Tuesday, December 31, 2013

A Good Man

I am a film buff.  If I like a movie I will watch it several times and sometimes even memorize some of the dialog.  I have several favorites but "Saving Private Ryan" is a very special film to me.  It is critically acclaimed for it's cinematography and it is an incredible story.  The scene that makes this film so meaningful to me may be a bit of a surprise.

The setting is Europe just days after the invasion at Normandy.  Capt. John Miller and seven men search for Private James Patrick Ryan to tell him that his brothers have died in combat and that he, as the last remaining male in his family is to return home.  This is well before the days of digital communications, GPS, etc. and the entire region was shrouded in the fog of war.  This was no easy task.  After weeks of walking across western Europe, Capt. Miller finds Private Ryan but loses nearly all of his men and his own life in the process.  The scene which changed me is the last scene of the movie.
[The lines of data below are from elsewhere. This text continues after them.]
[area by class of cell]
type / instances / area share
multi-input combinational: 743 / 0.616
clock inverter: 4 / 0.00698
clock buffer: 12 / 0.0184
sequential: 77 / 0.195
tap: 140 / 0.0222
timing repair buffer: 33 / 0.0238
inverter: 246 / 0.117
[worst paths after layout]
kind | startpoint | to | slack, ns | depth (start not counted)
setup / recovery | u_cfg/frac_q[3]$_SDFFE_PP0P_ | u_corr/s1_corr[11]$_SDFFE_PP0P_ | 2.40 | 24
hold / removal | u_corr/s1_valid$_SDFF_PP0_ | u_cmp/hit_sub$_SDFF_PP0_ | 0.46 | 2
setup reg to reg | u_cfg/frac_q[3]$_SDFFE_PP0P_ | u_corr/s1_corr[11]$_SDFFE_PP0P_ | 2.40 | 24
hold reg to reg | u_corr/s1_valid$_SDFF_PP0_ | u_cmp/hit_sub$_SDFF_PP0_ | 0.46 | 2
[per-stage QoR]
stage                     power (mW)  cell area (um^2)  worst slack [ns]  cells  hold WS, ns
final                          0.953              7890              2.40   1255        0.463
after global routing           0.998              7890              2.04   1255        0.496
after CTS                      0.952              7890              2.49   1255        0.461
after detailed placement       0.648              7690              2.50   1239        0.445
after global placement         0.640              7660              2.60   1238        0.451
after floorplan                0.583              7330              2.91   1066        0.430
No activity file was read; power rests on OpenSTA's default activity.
Private Ryan, decades from the events of Normandy, returns to Arlington National Cemetary to pay his respects to the man who gave the ultimate sacrifice while tracking him down to send him home.  His wife and family are with him but seem to be puzzled by Ryan's nervousness.  As he stands in front of the headstone of Capt. Miller he turns to his wife and asks "Tell me I have been a good man?"  His wife starts to answer and looks at the headstone.  She realizes her husband was there to settle accounts...to pay a debt. 

I know it is just a movie but that scene changed the way I viewed the phrase "a good man".  The men I know that are good men have many things in common.  If you tell them they are "a good man" they will deny it, some of them even bristle a bit.  They will tell you they are not perfect and perhaps even share some of their flaws.  Yet even their flaws make them good men.  They know grace and mercy because they recognize they have been shown grace and mercy.  They have a standard of conduct they hold themselves to and if they were to honestly describe it to you, it would be apparent to both of you that it is unattainable.  Yet that standard is what drives them and makes them who they are.    Some of them are large, mountains of men and others so average in appearance that you might walk right past them and pay no mind yet they all would place themselves in physical, political or financial harms way to help someone in need.   Without hesitation.

Many people say these men are much too trusting and easy to take advantage of.  But to trust someone is to trust them completely; it is the only way they know how to trust.  It's as if no matter who they meet, they only see the good in that person.  They love the same way they trust, completely.  Done in half-measures it may be something else but it is not love.